Just visit philipbrewer.net using https instead of http and you can browse the site secure in the knowledge that the pages will be encrypted in transit. As if that mattered for a public website. But still—might be useful, and costs nothing except a whole bunch of cycles on your computer and my hosting service’s computers.

I had actually turned on encryption some time ago for the admin pages, so that I could securely administer the site even when my access to the internet wasn’t secure (over public WiFi, for example). But I hadn’t pulled the trigger to route general traffic over https because the certificate I used was self-signed, which meant that I could trust it, because I knew which certificate I’d installed, but the general public couldn’t tell the difference between my site and a fake site set up by a some perfidious fraudster. The new Let’s Encrypt certificate is signed by a well-known issuer, so any modern browser will show the handsome green padlock.

clipUpdate your bookmarks appropriately!

I started having odd troubles with the theme I’d been using for this website, so I thought I’d look into alternatives.

I tried quite a few, most of which had one problem or another. Among the things that made me reject themes today:

  1. Header image was completely integrated into the design, so it couldn’t be changed.
  2. There was no way to show the full text of each post on the front page.
  3. Post titles were forced to all-uppercase.
  4. A full third of the page was dedicated to showing a featured image for each post, except my posts often don’t have a featured image—in which case the theme showed a dumb icon instead.

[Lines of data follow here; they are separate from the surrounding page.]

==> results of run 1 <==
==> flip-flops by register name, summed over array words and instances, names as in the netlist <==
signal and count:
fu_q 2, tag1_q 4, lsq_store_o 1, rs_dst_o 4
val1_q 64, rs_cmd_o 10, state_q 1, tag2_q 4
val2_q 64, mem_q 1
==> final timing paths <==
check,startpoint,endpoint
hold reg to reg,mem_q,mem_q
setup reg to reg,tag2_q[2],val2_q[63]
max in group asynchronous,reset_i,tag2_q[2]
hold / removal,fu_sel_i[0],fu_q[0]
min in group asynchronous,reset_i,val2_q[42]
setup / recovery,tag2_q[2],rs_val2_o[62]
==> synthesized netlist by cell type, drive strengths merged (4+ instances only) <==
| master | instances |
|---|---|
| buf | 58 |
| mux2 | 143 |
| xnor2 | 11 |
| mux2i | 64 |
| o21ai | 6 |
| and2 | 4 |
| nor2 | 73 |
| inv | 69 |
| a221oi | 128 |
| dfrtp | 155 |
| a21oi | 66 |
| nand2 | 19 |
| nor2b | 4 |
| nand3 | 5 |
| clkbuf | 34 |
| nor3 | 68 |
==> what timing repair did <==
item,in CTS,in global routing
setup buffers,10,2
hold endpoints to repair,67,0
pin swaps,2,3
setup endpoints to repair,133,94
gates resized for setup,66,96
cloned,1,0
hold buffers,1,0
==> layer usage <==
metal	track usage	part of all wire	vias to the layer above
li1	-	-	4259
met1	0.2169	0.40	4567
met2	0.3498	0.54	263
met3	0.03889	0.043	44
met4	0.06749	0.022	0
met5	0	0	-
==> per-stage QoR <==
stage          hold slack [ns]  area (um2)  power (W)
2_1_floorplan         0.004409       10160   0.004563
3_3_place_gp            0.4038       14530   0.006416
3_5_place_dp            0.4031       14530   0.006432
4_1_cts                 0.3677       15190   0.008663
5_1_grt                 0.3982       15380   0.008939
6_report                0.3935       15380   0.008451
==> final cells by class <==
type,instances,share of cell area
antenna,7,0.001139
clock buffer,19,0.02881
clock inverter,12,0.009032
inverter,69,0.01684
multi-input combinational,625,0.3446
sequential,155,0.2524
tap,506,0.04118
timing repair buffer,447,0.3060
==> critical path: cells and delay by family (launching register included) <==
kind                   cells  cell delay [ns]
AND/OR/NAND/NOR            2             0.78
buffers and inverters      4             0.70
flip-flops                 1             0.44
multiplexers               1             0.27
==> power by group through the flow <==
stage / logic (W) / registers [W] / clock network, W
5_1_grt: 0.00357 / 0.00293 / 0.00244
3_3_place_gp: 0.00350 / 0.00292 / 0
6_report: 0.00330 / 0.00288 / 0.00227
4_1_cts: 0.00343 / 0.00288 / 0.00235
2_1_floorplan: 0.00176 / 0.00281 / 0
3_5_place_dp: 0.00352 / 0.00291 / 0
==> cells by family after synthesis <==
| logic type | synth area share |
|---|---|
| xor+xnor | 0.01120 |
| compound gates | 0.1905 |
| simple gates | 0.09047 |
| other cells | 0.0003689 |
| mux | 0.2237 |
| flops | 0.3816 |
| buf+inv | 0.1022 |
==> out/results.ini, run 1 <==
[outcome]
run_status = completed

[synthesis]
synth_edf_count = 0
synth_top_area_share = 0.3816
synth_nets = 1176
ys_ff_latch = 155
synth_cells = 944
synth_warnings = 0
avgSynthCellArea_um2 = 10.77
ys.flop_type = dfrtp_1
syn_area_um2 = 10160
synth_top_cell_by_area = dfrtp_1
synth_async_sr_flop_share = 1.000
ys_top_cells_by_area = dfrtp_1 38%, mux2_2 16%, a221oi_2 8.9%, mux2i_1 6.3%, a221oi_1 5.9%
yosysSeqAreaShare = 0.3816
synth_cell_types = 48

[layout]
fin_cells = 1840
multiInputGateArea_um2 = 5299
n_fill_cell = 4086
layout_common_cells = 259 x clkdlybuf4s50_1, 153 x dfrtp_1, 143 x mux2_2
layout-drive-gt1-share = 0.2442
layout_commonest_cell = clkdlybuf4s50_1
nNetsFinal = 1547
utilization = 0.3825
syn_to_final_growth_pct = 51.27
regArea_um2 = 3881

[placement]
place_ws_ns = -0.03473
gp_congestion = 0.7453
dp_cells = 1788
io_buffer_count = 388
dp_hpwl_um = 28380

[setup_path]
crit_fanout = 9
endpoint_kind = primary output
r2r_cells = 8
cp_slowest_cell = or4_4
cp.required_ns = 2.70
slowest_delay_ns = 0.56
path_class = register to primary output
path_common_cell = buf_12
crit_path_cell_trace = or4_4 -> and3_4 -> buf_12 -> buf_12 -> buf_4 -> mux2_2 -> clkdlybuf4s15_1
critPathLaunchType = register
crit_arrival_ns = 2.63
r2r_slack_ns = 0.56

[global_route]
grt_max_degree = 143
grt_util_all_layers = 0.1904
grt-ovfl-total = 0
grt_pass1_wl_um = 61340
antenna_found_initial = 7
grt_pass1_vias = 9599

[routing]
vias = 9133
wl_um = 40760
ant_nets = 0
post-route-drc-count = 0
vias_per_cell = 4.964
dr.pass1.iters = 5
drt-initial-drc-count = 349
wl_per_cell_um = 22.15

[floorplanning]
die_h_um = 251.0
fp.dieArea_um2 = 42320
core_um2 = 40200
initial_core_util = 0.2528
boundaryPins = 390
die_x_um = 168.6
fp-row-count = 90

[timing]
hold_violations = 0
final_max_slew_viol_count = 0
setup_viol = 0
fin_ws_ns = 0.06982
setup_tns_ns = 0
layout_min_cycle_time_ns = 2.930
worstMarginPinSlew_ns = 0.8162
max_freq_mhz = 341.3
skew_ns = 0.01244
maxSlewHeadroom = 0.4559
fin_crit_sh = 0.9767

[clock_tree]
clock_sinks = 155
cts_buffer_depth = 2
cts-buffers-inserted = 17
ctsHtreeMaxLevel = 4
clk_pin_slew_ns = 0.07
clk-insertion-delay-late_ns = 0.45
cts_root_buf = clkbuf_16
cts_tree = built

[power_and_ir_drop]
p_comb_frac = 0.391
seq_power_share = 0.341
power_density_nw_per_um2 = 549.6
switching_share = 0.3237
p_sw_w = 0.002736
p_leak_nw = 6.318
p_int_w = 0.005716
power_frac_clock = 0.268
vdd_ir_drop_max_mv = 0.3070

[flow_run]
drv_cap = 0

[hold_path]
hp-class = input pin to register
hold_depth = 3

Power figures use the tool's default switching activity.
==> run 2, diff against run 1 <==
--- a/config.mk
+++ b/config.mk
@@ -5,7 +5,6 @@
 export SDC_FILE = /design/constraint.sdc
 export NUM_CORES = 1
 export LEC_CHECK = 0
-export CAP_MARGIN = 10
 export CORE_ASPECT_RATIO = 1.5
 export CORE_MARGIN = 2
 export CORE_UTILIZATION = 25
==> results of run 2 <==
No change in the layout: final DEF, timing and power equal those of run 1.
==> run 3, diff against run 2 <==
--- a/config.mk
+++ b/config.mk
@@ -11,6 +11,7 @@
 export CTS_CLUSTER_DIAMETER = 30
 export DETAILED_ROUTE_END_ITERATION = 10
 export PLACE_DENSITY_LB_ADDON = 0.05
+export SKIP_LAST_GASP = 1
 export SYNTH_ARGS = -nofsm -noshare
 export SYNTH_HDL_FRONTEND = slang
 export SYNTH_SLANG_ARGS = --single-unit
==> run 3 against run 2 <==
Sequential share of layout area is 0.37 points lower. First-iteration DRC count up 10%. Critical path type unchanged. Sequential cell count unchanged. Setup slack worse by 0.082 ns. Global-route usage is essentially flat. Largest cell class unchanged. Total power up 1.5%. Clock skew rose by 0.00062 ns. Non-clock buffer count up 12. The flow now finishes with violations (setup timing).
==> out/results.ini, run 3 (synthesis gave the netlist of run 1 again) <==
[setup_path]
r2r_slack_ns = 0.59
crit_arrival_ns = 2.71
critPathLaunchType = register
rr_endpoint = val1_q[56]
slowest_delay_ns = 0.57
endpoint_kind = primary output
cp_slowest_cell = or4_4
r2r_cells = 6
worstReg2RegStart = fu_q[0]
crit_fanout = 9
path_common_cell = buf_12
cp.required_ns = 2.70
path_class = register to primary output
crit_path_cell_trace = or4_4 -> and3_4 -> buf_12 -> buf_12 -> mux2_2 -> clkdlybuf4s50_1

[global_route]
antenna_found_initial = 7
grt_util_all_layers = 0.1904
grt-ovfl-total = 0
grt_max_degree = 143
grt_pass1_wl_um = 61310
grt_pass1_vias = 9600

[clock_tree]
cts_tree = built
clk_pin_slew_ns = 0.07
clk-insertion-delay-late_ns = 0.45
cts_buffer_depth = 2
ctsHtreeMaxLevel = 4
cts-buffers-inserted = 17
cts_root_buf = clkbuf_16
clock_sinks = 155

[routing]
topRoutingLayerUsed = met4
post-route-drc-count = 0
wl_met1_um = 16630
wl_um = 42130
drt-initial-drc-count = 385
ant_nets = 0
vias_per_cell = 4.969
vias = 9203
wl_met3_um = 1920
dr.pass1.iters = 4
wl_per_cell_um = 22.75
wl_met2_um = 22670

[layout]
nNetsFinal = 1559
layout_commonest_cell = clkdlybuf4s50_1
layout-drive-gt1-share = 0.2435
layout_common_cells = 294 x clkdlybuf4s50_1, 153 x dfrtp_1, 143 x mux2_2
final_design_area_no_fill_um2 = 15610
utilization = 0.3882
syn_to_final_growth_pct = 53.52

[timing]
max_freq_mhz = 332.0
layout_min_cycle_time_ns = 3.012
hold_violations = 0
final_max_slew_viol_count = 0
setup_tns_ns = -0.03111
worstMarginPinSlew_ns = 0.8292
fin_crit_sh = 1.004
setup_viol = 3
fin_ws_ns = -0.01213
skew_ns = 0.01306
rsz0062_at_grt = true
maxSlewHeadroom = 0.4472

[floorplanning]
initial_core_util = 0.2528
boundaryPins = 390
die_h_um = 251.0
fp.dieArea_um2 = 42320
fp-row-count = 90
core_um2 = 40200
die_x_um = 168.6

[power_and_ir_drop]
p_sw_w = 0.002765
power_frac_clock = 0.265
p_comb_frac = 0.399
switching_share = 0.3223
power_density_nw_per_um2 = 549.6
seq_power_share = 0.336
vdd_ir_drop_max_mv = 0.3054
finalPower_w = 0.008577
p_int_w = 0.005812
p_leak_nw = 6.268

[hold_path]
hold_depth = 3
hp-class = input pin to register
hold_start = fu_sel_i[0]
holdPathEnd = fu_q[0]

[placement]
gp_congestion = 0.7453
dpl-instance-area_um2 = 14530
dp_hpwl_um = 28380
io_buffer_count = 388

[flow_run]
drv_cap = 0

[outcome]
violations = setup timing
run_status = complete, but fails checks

This theme isn’t perfect either. In particular, when I use an image in a post and mark it as the featured image, it appears twice, which is usually not what I mean to have happen, but I’ll experiment for a bit and see how I like it.

Intended as a placeholder, the header image is a photo I took of plaster casts made of the Elgin Marbles. (The casts, on display at the Spurlock Museum, were made before the ill-fated cleaning attempt that so seriously damaged the originals. Scholars come from far and wide to study our plaster casts.) Now that it’s up there, I kinda like it. I may just leave it like that.